- _Task requirements_
Return each line of the records below that contains the word "logic".

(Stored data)
>>>>

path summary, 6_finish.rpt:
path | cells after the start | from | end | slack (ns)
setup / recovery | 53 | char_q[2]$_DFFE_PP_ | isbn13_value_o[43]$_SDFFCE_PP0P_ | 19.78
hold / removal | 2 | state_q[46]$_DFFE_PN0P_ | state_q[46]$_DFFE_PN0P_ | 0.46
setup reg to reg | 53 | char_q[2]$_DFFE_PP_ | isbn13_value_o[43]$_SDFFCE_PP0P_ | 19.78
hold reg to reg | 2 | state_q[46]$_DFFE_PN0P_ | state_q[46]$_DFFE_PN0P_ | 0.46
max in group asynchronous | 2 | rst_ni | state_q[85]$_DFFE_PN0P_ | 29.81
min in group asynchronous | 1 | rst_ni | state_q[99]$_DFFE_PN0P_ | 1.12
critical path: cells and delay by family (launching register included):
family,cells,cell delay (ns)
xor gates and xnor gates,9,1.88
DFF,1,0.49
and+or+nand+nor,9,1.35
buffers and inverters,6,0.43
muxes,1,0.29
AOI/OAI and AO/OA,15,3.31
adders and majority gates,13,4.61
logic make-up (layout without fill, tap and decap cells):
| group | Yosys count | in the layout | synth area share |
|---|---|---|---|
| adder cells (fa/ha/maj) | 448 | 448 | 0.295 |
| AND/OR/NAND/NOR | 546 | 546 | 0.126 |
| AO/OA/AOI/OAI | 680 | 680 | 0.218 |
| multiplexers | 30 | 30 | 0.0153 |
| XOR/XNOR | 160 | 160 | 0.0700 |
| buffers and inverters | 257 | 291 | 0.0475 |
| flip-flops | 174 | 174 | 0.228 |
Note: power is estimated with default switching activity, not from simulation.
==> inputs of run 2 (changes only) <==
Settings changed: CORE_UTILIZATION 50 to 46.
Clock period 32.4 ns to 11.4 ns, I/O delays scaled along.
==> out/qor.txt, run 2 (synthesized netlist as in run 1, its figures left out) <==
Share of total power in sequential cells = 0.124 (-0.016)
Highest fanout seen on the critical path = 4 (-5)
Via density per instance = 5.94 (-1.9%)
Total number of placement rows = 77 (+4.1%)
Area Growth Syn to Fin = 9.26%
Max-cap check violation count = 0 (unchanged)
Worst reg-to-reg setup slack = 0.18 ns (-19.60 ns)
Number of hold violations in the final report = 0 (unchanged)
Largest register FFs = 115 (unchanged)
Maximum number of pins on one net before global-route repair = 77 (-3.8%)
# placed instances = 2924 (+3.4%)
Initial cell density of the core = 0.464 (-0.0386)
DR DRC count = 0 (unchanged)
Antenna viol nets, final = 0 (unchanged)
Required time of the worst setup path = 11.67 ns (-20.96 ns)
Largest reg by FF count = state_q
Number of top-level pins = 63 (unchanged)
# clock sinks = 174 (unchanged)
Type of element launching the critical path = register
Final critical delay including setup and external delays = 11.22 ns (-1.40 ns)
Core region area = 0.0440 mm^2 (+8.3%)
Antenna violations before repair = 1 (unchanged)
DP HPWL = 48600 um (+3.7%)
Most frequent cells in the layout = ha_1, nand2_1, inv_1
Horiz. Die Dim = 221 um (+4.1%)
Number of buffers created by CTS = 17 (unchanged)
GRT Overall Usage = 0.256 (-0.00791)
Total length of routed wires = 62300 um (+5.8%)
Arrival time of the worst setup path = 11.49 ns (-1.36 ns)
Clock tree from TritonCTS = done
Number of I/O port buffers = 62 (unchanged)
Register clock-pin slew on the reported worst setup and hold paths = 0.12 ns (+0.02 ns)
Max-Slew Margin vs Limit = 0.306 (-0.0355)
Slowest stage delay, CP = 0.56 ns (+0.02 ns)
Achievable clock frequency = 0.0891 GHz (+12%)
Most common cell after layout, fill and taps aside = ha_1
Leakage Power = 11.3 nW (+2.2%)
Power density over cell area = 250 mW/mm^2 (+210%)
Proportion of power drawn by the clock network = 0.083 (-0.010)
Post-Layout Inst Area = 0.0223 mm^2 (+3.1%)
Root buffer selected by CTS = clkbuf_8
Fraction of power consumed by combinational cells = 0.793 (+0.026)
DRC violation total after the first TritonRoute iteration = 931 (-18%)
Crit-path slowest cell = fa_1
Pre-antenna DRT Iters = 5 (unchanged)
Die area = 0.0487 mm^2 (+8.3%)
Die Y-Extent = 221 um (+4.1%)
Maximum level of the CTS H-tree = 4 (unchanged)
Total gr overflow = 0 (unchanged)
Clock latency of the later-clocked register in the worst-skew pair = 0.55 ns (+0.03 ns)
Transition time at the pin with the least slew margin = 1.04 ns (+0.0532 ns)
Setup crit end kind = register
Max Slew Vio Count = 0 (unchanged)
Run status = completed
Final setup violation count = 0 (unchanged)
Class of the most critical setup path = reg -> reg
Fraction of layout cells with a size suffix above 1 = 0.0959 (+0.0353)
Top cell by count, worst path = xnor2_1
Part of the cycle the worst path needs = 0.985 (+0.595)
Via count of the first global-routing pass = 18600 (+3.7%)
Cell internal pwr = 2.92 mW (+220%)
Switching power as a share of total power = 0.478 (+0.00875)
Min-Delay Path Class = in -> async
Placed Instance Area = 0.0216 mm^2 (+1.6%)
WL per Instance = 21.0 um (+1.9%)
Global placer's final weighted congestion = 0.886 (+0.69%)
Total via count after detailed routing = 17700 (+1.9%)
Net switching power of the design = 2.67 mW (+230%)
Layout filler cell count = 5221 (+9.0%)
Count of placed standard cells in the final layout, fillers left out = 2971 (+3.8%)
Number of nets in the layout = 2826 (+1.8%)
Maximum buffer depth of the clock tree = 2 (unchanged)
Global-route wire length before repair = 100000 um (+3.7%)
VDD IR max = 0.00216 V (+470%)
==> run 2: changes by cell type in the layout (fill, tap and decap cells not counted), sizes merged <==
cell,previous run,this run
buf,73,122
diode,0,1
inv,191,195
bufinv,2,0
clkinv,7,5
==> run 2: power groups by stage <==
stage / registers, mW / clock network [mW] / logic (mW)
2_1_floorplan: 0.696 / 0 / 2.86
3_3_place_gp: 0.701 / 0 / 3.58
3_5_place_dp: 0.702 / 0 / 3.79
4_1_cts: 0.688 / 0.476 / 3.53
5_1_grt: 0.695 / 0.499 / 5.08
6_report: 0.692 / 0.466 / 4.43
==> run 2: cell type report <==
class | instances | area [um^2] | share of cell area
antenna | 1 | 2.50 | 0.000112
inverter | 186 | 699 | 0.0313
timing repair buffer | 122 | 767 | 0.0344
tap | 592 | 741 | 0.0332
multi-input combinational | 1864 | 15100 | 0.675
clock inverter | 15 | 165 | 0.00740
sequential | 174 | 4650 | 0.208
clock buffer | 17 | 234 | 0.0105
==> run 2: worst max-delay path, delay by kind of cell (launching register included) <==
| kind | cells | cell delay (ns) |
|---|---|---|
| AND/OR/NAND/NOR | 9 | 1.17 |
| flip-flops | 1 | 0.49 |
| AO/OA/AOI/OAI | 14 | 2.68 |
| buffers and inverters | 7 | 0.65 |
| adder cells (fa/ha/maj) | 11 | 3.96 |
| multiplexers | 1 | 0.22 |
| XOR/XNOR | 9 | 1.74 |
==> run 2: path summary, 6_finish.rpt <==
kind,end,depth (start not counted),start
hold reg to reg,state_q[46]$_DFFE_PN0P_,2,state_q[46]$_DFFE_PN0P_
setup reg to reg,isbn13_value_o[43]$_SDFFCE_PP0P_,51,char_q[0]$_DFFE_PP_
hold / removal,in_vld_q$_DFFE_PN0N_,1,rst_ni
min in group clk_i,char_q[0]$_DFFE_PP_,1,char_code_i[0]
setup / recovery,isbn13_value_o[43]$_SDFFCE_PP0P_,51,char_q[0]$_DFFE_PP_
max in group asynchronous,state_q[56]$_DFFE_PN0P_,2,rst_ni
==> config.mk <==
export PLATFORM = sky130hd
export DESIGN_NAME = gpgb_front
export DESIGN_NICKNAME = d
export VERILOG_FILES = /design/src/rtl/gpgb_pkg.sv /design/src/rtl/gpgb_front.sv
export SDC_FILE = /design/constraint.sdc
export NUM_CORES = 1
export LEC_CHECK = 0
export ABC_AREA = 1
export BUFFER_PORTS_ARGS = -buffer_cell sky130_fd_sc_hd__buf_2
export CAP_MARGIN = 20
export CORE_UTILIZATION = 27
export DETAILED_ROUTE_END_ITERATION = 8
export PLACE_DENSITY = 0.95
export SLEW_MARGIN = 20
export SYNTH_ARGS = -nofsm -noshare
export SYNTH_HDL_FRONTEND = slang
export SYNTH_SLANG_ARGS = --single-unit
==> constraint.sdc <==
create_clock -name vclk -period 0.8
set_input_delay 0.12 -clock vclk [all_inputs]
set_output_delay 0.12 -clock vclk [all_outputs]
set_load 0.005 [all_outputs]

<<<<

- _Answer to the exercise_
logic make-up (layout without fill, tap and decap cells):
stage / registers, mW / clock network [mW] / logic (mW)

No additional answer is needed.